A second more widely publicized Jonathan Institute conference, held in 1984, the Washington Conference on International Terrorism, was chaired by the CFW’s UK President was Lord Chalfont, a former British intelligence officer and allegedly “the CIA’s man in the House of Lords,” had been a member of the Executive Committee of the CIA-funded European Movement.[19] The conference was opened by Secretary of State George Schultz, and included Israeli Prime Minister Yitzhak Rabin, Edwin Meese, Jack Kemp, Arnaud de Borchgrave, and neoconservatives like UN Ambassador Jeane Kirkpatrick, Charles Krauthammer, Norman Podhoretz, Midge Decter, and Bernard Lewis.[20] For Crozier, who also spoke at the conference, every guerrilla movement, including the PLO, the African National Congress or the IRA, was part of a subversive Soviet agenda.[21] George H.W. Bush gave a speech advocating precisely the type of ‘‘War on Terror’’ that would finally be pursued under his son’s administration.[22]

 

Secret Team

The arrangement with Saudi Arabia was part of a long-standing agreement with the CIA begun with the Safari Club, founded by Le Cercle founder Alexandre de Marenches, the head of SDECE French intelligence, whose purpose was to cooperate with the Saudis in order to bypass Congress. As described by one of the founders of the Safari Club, Prince Turki al Faisal:

 

In 1976, after the Watergate matters took place here, your intelligence community was literally tied up by Congress. It could not do anything. It could not send spies, it could not write reports, and it could not pay money. In order to compensate for that, a group of countries got together in the hope of fighting Communism and established what was called the Safari Club. The Safari Club included France, Egypt, Saudi Arabia, Morocco and Iran. The principal aim of this club was that we would share information with each other and help each other in countering Soviet influence worldwide, and especially in Africa.[23]

 

The original charter of the Safari Club was signed in 1976 by leaders and intelligence directors from the five countries, who included, in addition to de Marenches: Kamal Adham of Saudi Arabia’s Al Mukhabarat Al A’amah (General Intelligence Directorate); the Egyptian Director of Intelligence; Ahmed Dlimi, Moroccan Director of Intelligence and commander of the Moroccan Army; and General Nematollah Nassiri of Iran’s SAVAK. Prince Turki al Faisal, began his political career as deputy to his uncle, Kamal Adham, and then, his successor as the head of Saudi Arabia’s Al Mukhabarat Al A'amah, a position he held from 1979 until just 10 days before 9/11. According to Joseph Trento in Prelude to Terror, Prince Turki was cultivated by various CIA operatives, including Shackley, and members of his Secret Team, Thomas Clines, and Frank Terpil.[24]
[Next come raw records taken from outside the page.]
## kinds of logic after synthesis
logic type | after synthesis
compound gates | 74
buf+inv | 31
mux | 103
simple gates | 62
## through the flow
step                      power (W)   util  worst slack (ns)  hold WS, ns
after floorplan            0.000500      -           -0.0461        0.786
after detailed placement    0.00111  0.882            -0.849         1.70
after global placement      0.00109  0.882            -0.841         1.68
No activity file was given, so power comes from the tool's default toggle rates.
`flow/design.v`:
```
module priority_encoder_cell #(
    parameter IDX_WIDTH = 1
)(
    input  wire                 v_hi,    
    input  wire [IDX_WIDTH-1:0] i_hi,    
    input  wire                 v_lo,    
    input  wire [IDX_WIDTH-1:0] i_lo,    
    output reg                  v_out,   
    output reg  [IDX_WIDTH:0]   i_out    
);
    wire [IDX_WIDTH-1:0] i_sel = v_hi ? i_hi : i_lo;
    always @(*) begin
        v_out = v_hi | v_lo;
        i_out = {v_hi, i_sel};
    end
endmodule
module priority_encoder_tree #(
    parameter WIDTH = 48
)(
    input  wire [WIDTH-1:0]            in,
    output wire                        valid,
    output wire [($clog2(WIDTH)-1):0] out
);
    localparam stages    = $clog2(WIDTH);
    localparam EXT_WIDTH = 1 << stages; 
    wire [EXT_WIDTH-1:0] in_ext;
    assign in_ext = { {(EXT_WIDTH-WIDTH){1'b0}}, in };
    genvar s, b;
    generate
        for (s = 1; s <= stages; s = s + 1) begin : stage_loop
            localparam integer CURR_BLOCKS = EXT_WIDTH >> s;
            wire [CURR_BLOCKS-1:0] v_s;
            wire [s-1:0]           i_s [0:CURR_BLOCKS-1];
            for (b = 0; b < CURR_BLOCKS; b = b + 1) begin : block_loop
                if (s == 1) begin : base_stage
                    assign v_s[b] = in_ext[2*b+1] | in_ext[2*b];
                    assign i_s[b] = in_ext[2*b+1]; 
                end else begin : sub_stages
                    priority_encoder_cell #(
                        .IDX_WIDTH(s-1)
                    ) cell_inst (
                        .v_hi (stage_loop[s-1].v_s[2*b+1]), 
                        .i_hi (stage_loop[s-1].i_s[2*b+1]),
                        .v_lo (stage_loop[s-1].v_s[2*b]),   
                        .i_lo (stage_loop[s-1].i_s[2*b]),
                        .v_out(v_s[b]),
                        .i_out(i_s[b])
                    );
                end
            end
        end
    endgenerate
    assign valid = stage_loop[stages].v_s[0];
    assign out   = stage_loop[stages].i_s[0];
endmodule
```
`flow/config.mk`:
```
export PLATFORM = sky130hd
export DESIGN_NAME = priority_encoder_tree
export DESIGN_NICKNAME = priority_encoder_tree
export VERILOG_FILES = /design/flow/design.v
export SDC_FILE = /design/flow/constraint.sdc
export NUM_CORES = 4
export LEC_CHECK = 1
export CORE_AREA = 10 10 70 70
export DIE_AREA = 0 0 80 80
```
`flow/run.sh`:
```
#!/bin/bash
# OpenROAD 26Q1-2900-gdf79404cd8, Yosys 0.63+post, stock flow scripts
make -C /OpenROAD-flow-scripts/flow DESIGN_CONFIG=/design/flow/config.mk WORK_HOME=/design/flow/orfs finish
```
`flow/constraint.sdc`:
```
current_design priority_encoder_tree

set clk_period 3.0
set clk_io_pct 0.2

create_clock -name clk0 -period $clk_period

set non_clock_inputs [all_inputs -no_clocks]
set_input_delay [expr $clk_period * $clk_io_pct] -clock clk0 $non_clock_inputs
set_output_delay [expr $clk_period * $clk_io_pct] -clock clk0 [all_outputs]
```
==> Slide: Implementation Results <==
Synthesis and Place & Route Summary

Outcome
  – Run status: finished, final reports clean

Final layout
  – Sequential cell area: 0 µm²
  – Post-Layout Cell Count: 238
  – Layout area overhead: 218%
  – Clk_buf instances: 0
  – Flop count: 0
  – Comb area: 577 µm²
  – Fill cell count: about 320
  – Final core utilization: 47.4%
  – Layout cells sized above 1: 36.5%
  – Fin area: 0.00162 mm²

Synthesis
  – Top area contributor share: 11.8%
  – Post-synth top cells: 15 x nor2_1, 12 x a21oi_1, 9 x inv_1
  – Yosys stat cell total: 87
  – Syn_area_per_cell: 5.85 µm²
  – Post-synth seq share: 0%
  – Synth top cell by count: nor2_1
  – Yosys stat area: 509 µm²
  – Synth Cell Area: approximately 510 µm²
  – Synth unique cells: 26
  – YS warnings: 6
  – Cells after synthesis: 87
  – Post-synth area hogs: a21oi_1 12%, nor2_1 11%, nor4_1 8.6%
  – Yosys top cell by area: a21oi_1

STA
  – Max-slew headroom: 75.8%
  – Setup total negative slack: 0 ns
  – Slew @ Worst Pin: 0.360 ns
  – Final setup vio count: 0
  – Minimum hold slack: 1.70 ns
  – Cycle use final: 96.6%
  – Fin. Hold Viols: 0
  – RSZ-0062 raised after global routing: no
  – Fmax: 345 MHz
  – Max Slew Vio Count: 0
  – Crit path time final: 2.90 ns
  – Final worst slack: 0.103 ns

Routing
  – Antenna viol nets, final: 0
  – Antenna cell count: 0
  – DRT Pass-1 Iters: 4
  – Post-DR vias/cell: 4.26
  – Number of DRC markers in iteration 0: 13
  – Drt drc: 0
  – Routed WL: 2.84 mm
  – Vias: just over 1000
  – WL/cell: 11.9 µm

Place
  – Pre-CTS setup slack: -0.326 ns
  – DP Wirelength: 2.44 mm
  – Placed instance area: 0.00144 mm²
  – Final GP Congestion: 0.778
  – Cells after DPL: ~230
  – I/O Buffers: ~55

GRT
  – GR met1 Demand/Resource: 9.56%
  – GR peak layer: met2
  – GRT overflow: 0
  – GRT Total Usage: 7.94%
  – First-pass GRT wire length: 4.35 mm
  – Largest net degree at the start of global routing: 5
  – GRT met3 Usage: 3.07%
  – Met2 usage: ~14%
  – Initial antenna violation count: 0
  – Vias in the first global route: about 1100

Die
  – DIE AREA: 0.00640 mm²
  – Cell Rows: 21
  – Die height: 80 µm
  – Die x size: approximately 80 µm
  – Placeable Area: 0.00342 mm²
  – FP Core Util: 14.9%
  – I/O Pins: roughly 55

Power and ir drop
  – Pwr dens: ~96 mW/mm²
  – Total power: 0.155 mW
  – Leakage: 0.762 nW
  – Max VDD drop: about 0.048 mV

Worst setup path
  – WP data arrival: 2.30 ns
  – WS Path Type: input port to output pin
  – Worst setup EP type: output pin
  – Setup crit start kind: input port
  – CP Max Fanout: 3
  – CP required: between 2 and 2.5 ns

Worst hold path
  – Hold Crit Depth: 5
  – Endpoint, Worst Hold: valid
  – Hold crit path type: input port to output pin
  – HP Start: in[17]

Clocking
  – Hold_buf cts: 0

Flow run
  – Tool warning count: 33
  – Max_cap viols: 0
cells in the final DEF, fill, tap and decap left out, types with 4 or more instances in the layout:
cell type,count
o21ai_0,6
dlygate4sd2_1,5
dlymetal6s2s_1,13
clkdlybuf4s50_1,34
nor3_1,8
a21oi_1,10
nor2_1,13
nor4_4,6
inv_1,9
nor2b_1,4
buf_4,51
nand2_1,4
worst max-delay path by stage:
stage	end	from	slack [ns]	cells past startpoint
finish	valid	in[31]	0.10	8
global route	valid	in[44]	0.004	6
CTS	out[0]	in[27]	-0.17	8
area by class of cell:
cell class / instances / share of cell area, %
Multi-Input combinational cell: 77 / 35.7
Timing Repair Buffer: 106 / 58.7
Inverter: 9 / 2.09
Tap cell: 46 / 3.56
timing repair:
action | CTS | global route
gates resized | 17 | 30
endpoints found under the setup margin | 6 | 6
hold endpoints to repair | 0 | 0
buffers inserted | 3 | 4
pin swaps | 6 | 12
routing by layer:
metal	share of wire (%)	vias up
li1	-	546
met1	42	433
met2	48	34
met3	9.5	0
met4	0	0
met5	0	-
critical path, cell delays in order:
cell           delay, ns
dlygate4sd2_1       0.27
nor4_4              0.30
nand2_2             0.10
buf_4               0.14
buf_4               0.12
buf_4               0.12
or4_1               0.50
buf_2               0.14
cell families (layout without fill, tap and decap cells):
logic type	count (synthesis)	count (layout)	share of synthesized area [%]
buffers and inverters	10	115	8.11
AND/OR/NAND/NOR	47	47	54.8
AND-OR/OR-AND	30	30	37.1
report_power, final:
group / switching (mW) / total (mW) / internal [mW]
sequential: 0 / 0 / 0
clock: 0 / 0 / 0
combinational: 0.0558 / 0.155 / 0.0996
Power is estimated from default activity; no workload was simulated.
--- design/flow/design.v ---
module shifter_l_tree #(
    parameter WIDTH     = 48,
    parameter MAX_SHIFT = 15 
)(
    input  wire [WIDTH-1:0]                 in,
    input  wire [$clog2(MAX_SHIFT+1)-1:0]   shift_amt,
    output wire [WIDTH-1:0]                 out
);
    localparam stages = $clog2(MAX_SHIFT + 1);
    wire [WIDTH-1:0] s_val [0:stages];
    assign s_val[0] = in;
    genvar i;
    generate
        for (i = 0; i < stages; i = i + 1) begin : stage_loop
            localparam SHIFT_DIST = 1 << i;
            wire [WIDTH-1:0] shifted_val;
            assign shifted_val = {s_val[i][(WIDTH-1-SHIFT_DIST):0], {SHIFT_DIST{1'b0}}};
            assign s_val[i+1] = (shift_amt[i]) ? shifted_val : s_val[i];
        end
    endgenerate
    assign out = s_val[stages];
endmodule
Prince Turki was also head of Faisal Islamic Bank of Saudi Arabia, which has been named by Luxembourg banking authorities as being directly involved in running accounts for bin Laden. Faisal Bank was founded by Youssef Nada. In 1988, Youssef al Qaradawi and Nada had founded the Bank Al-Taqwa, literally meaning “Fear of God.” Al Taqwa was the Muslim Brotherhood’s semi-official bank, whose international branch was long associated with Said Ramadan. Nada was appointed president to Al Taqwa by former Nazi Francois Genoud, a friend of Mufti al Husseini.[25] Genoud became the banker of choice for both neo-Nazis movements and Middle Eastern terrorists, earning the nickname the “Black Banker.”[26] Nada has also been associated with Muslim convert and neo-Nazi Ahmed Huber, a member of the Avalon Gemeinschaft, who served on the board of Nada Management, a component of Al Taqwa.[27]

In 1984, William Francis Buckley, a member of Shackley’s Secret Team, and at the time a diplomat attached to the US Embassy in Beirut, was kidnapped by the Hezbollah, a Lebanese Shiah group with strong links to the Khomeini regime. Casey asked Shackley for help in obtaining Buckley’s freedom. Three weeks after Buckley’s disappearance, Reagan signed the National Security Decision Directive 138, drafted by Lieutenant Colonel Oliver North, which outlined plans on how to get the American hostages released from Iran and to “neutralize” terrorist threats from countries such as Nicaragua. This new secret counterterrorist task force was to be headed by Shackley’s old friend, General Richard Secord. Thus, the Iran-Contra deal was born. Involved were John Singlaub, Bill Casey, Oliver North, and members of Ted Shackley’s Secret Team, including Richard L. Armitage, Thomas G. Clines, Edwin Wilson and Richard Secord.[28]

Like James Jesus Angleton before him, CIA director Bill Casey maintained a close relationship with the Mossad. Angleton’s deeply close relationship with Mossad is believed to have been the reason why William Colby stripping him of control over the Israel desk. But even after his retirement, Angleton continued to maintain personal ties with the Mossad and its agents. In fact, Casey was considered the most pro-Israel director of the CIA ever. He travelled often to Israel to exchange information and plan covert operations. As Wolf Blitzer reported in the Wall Street Journal, “There was an incredible degree of mutual trust, built on unique personal relationships that had been established and proven over time.”[29]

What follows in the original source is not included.